Figure 1.The expression of IL-8 and GM-CSF in the bronchial epithelial cells induced by NTHi. A and B: the levels of IL-8 and GM-CSF were detected by ELISA; B: the mRNA expression of IL-8 and GM-CSF was detected by RT-qPCR. Mean±SD.n=3.*P<0.05vs0 h group．

圖1 NTHi誘導支氣管上皮細胞表達IL-8和GM-CSF

2 NTHi誘導IL-8和GM-CSF分泌與NF-κB有關

Western blot結果顯示，NTHi感染BEAS-2B細胞30和60 min后，胞漿內總IκBα的表達顯著下調，見圖2A；而EMSA結果也顯示，NTHi感染60和120 min可顯著增強細胞內NF-κB的DNA結合活性，見圖2B；進一步采用10 μmol/L NF-κB抑制劑BAY 11-7082預處理后，BEAS-2B細胞內GM-CSF和IL-8的表達水平均顯著降低(P<0.05)，見圖2C。

3 NTHi誘導BEAS-2B細胞組蛋白磷酸乙酰化

Western blot檢測NTHi感染后細胞內的組蛋白磷酸乙酰化水平。結果顯示，NTHi感染BEAS-2B細胞60和120 min可顯著誘導細胞內組蛋白H3和H4的磷酸乙酰化,見圖3A。而染色質共沉淀結果也顯示，NTHi感染可促進IL-8和RNA聚合酶II的結合，見圖3B。

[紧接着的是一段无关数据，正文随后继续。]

**src/rtl/hce_pkg.sv**
```systemverilog
// ============================================================================
// HCL colormap evaluator package
// Shared constants, types and elaboration-time table generators.
// ============================================================================
package hce_pkg;

    localparam int POW_TABLE_BITS_DEF = 6;
    localparam int NSTG               = 10;

    localparam int HUE_LIMIT   = 23040;
    localparam int SECTOR      = 3840;
    localparam int HALF_SECTOR = 1920;
    localparam int Q15_ONE     = 32768;
    localparam int EXP_LINEAR  = 4096;
    // 15 * RECIP15 = 2^20 - 1.
    localparam int RECIP15     = 69905;

    typedef enum logic [2:0] {
        CFG_HUE_ZERO    = 3'd0,
        CFG_HUE_ONE     = 3'd1,
        CFG_CHROMA_ZERO = 3'd2,
        CFG_CHROMA_ONE  = 3'd3,
        CFG_LUMI_ZERO   = 3'd4,
        CFG_LUMI_ONE    = 3'd5,
        CFG_CHROMA_EXP  = 3'd6,
        CFG_LUMI_EXP    = 3'd7
    } t_cfg_idx;

    typedef enum logic [2:0] {
        SEC_RY = 3'd0,
        SEC_YG = 3'd1,
        SEC_GC = 3'd2,
        SEC_CB = 3'd3,
        SEC_BM = 3'd4,
        SEC_MR = 3'd5
    } t_sector;

    typedef struct packed {
        logic [14:0] hue_zero;
        logic [14:0] hue_one;
        logic [15:0] chroma_zero;
        logic [15:0] chroma_one;
        logic [15:0] lumi_zero;
        logic [15:0] lumi_one;
        logic [15:0] chroma_exp;
        logic [15:0] lumi_exp;
    } t_cfg;

    typedef struct packed {
        t_sector     sector;
        logic [11:0] sect_pos;
        logic        in_range;
        logic        last;
    } t_hue_tag;

    function automatic longint unsigned isqrt64(longint unsigned v_in);
        longint unsigned v;
        longint unsigned r;
        longint unsigned bt;
        v  = v_in;
        r  = 0;
        bt = 64'd1 << 62;
        while (bt > v) bt = bt >> 2;
        while (bt != 0) begin
            if (v >= r + bt) begin
                v = v - (r + bt);
                r = (r >> 1) + bt;
            end else begin
                r = r >> 1;
            end
            bt = bt >> 2;
        end
        return r;
    endfunction

    // log2(1 + i / 2^bits) in Q.16, by repeated squaring.
    function automatic longint unsigned log_sample(longint unsigned i, int bits);
        longint unsigned x;
        longint unsigned res;
        x   = (64'd1 << 30) + (i << (30 - bits));
        res = 0;
        if (x >= (64'd1 << 31)) begin
            res = 64'd65536;
            x   = x >> 1;
        end
        for (int b = 15; b >= 0; b--) begin
            x = (x * x) >> 30;
            if (x >= (64'd1 << 31)) begin
                x   = x >> 1;
                res = res | (64'd1 << b);
            end
        end
        return res;
    endfunction

    // 2^(-j / 2^bits) in Q0.30, as a product of successive square roots.
    function automatic longint unsigned exp_sample(longint unsigned j, int bits);
        longint unsigned roots [0:10];
        longint unsigned acc;
        for (int m = 0; m <= 10; m++) roots[m] = 0;
        roots[0] = 64'd1 << 29;
        for (int m = 1; m <= bits; m++) roots[m] = isqrt64(roots[m-1] << 30);
        acc = 64'd1 << 30;
        for (int k = 0; k <= bits; k++) begin
            if (((j >> k) & 64'd1) != 0) acc = (acc * roots[bits-k]) >> 30;
        end
        return acc;
    endfunction

endpackage

```
**src/rtl/hce_power.sv**
```systemverilog
// ============================================================================
// Power unit
// Five-stage t^e in Q0.16 through table-interpolated log2 and exp2.
// ============================================================================
module hce_power import hce_pkg::*; #(
    parameter int POW_TABLE_BITS = POW_TABLE_BITS_DEF
) (
    input  logic        i_clk,
    input  logic [4:0]  i_en,
    input  logic [16:0] i_stop,
    input  logic [15:0] i_expo,
    output logic [16:0] o_pow
);

    localparam int SH   = 16 - POW_TABLE_BITS;
    localparam int NENT = (1 << POW_TABLE_BITS) + 1;
    localparam int IW   = POW_TABLE_BITS;

    logic [16:0] w_log_tab [NENT];
    logic [30:0] w_exp_tab [NENT];

    for (genvar g = 0; g < NENT; g++) begin : g_tab
        localparam logic [16:0] LV = 17'(log_sample(g, POW_TABLE_BITS));
        localparam logic [30:0] EV = 31'(exp_sample(g, POW_TABLE_BITS));
        assign w_log_tab[g] = LV;
        assign w_exp_tab[g] = EV;
    end

    // Stage 1: special cases and normalization.
    logic [3:0]  w_k;
    logic [31:0] w_norm;
    logic        n1_sp;
    logic [16:0] n1_spv;
    logic        r1_sp;
    logic [16:0] r1_spv;
    logic [4:0]  r1_nk;
    logic [15:0] r1_f;

    always_comb begin
        w_k = '0;
        for (int b = 0; b < 16; b++) begin
            if (i_stop[b]) w_k = 4'(b);
        end
        w_norm = {16'd0, i_stop[15:0]} << (5'd16 - {1'b0, w_k});
        n1_sp  = 1'b1;
        n1_spv = 17'd65536;
        if (i_expo == 16'(EXP_LINEAR)) begin
            n1_spv = i_stop;
        end else if (i_expo == 16'd0) begin
            n1_spv = 17'd65536;
        end else if (i_stop == 17'd0) begin
            n1_spv = 17'd0;
        end else if (i_stop[16]) begin
            n1_spv = 17'd65536;
        end else begin
            n1_sp = 1'b0;
        end
    end

    always_ff @(posedge i_clk) begin
        if (i_en[0]) begin
            r1_sp  <= n1_sp;
            r1_spv <= n1_spv;
            r1_nk  <= 5'd16 - {1'b0, w_k};
            r1_f   <= w_norm[15:0];
        end
    end

    // Stage 2: -log2 t.
    logic [IW-1:0] w2_i;
    logic [SH-1:0] w2_rem;
    logic [16:0]   w2_a;
    logic [16:0]   w2_b;
    logic [16:0]   w2_diff;
    logic [16+SH:0] w2_prod;
    logic [16:0]   w2_lf;
    logic          r2_sp;
    logic [16:0]   r2_spv;
    logic [20:0]   r2_l;

    always_comb begin
        w2_i    = r1_f[15:SH];
        w2_rem  = r1_f[SH-1:0];
        w2_a    = w_log_tab[w2_i];
        w2_b    = w_log_tab[(IW+1)'(w2_i) + (IW+1)'(1)];
        w2_diff = w2_b - w2_a;
        w2_prod = (17+SH)'(w2_diff) * (17+SH)'(w2_rem);
        w2_lf   = w2_a + 17'(w2_prod >> SH);
    end

    always_ff @(posedge i_clk) begin
        if (i_en[1]) begin
            r2_sp  <= r1_sp;
            r2_spv <= r1_spv;
            r2_l   <= {r1_nk, 16'd0} - 21'(w2_lf);
        end
    end

    // Stage 3: scale by the exponent.
    logic [37:0] w3_prod;
    logic [24:0] w3_d;
    logic        r3_sp;
    logic [16:0] r3_spv;
    logic        r3_zero;
    logic [4:0]  r3_n;
    logic [15:0] r3_g;

    always_comb begin
        w3_prod = 38'(r2_l) * 38'(i_expo) + 38'd2048;
        w3_d    = w3_prod[36:12];
    end

    always_ff @(posedge i_clk) begin
        if (i_en[2]) begin
            r3_sp   <= r2_sp;
            r3_spv  <= r2_spv;
            r3_zero <= (w3_d[24:16] >= 9'd17);
            r3_n    <= w3_d[20:16];
            r3_g    <= w3_d[15:0];
        end
    end

    // Stage 4: exp2 of the fraction.
    logic [IW-1:0] w4_i;
    logic [SH-1:0] w4_rem;
    logic [30:0]   w4_a;
    logic [30:0]   w4_b;
    logic [25:0]   w4_diff;
    logic [25+SH:0] w4_prod;
    logic          r4_sp;
    logic [16:0]   r4_spv;
    logic          r4_zero;
    logic [4:0]    r4_n;
    logic [30:0]   r4_val;

    always_comb begin
        w4_i    = r3_g[15:SH];
        w4_rem  = r3_g[SH-1:0];
        w4_a    = w_exp_tab[w4_i];
        w4_b    = w_exp_tab[(IW+1)'(w4_i) + (IW+1)'(1)];
        w4_diff = 26'(w4_a - w4_b);
        w4_prod = (26+SH)'(w4_diff) * (26+SH)'(w4_rem);
    end

    always_ff @(posedge i_clk) begin
        if (i_en[3]) begin
            r4_sp   <= r3_sp;
            r4_spv  <= r3_spv;
            r4_zero <= r3_zero;
            r4_n    <= r3_n;
            r4_val  <= w4_a - 31'(w4_prod >> SH);
        end
    end

    // Stage 5: integer shift with rounding.
    logic [31:0] w5_rnd;
    logic [16:0] n5_pow;
    logic [16:0] r5_pow;

    always_comb begin
        w5_rnd = 32'(r4_val) + (32'd1 << (6'd13 + 6'(r4_n)));
        n5_pow = 17'(w5_rnd >> (6'd14 + 6'(r4_n)));
        if (r4_sp) begin
            n5_pow = r4_spv;
        end else if (r4_zero) begin
            n5_pow = 17'd0;
        end
    end

    always_ff @(posedge i_clk) begin
        if (i_en[4]) r5_pow <= n5_pow;
    end

    assign o_pow = r5_pow;

endmodule

```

4 NTHi下調BEAS-2B細胞內HDAC表達與活性

MOI=10的NTHi感染4、8和16 h后，Western blot檢測細胞內HDAC的表達水平,結果顯示，細胞內HDAC1和HDAC2的表達水平均隨感染時間的延長顯著降低,見圖4A。酶活性實驗結果也顯示，NTHi感染8和16 h后，細胞內HDAC的酶活性均顯著降低(P<0.05)，見圖4B。進一步采用10 μg/L HDAC抑制劑TSA預處理后NTHi感染細胞,結果顯示，相較于未處理組，TSA預處理的細胞內IL-8分泌水平顯著上升(P<0.05)，見圖4C。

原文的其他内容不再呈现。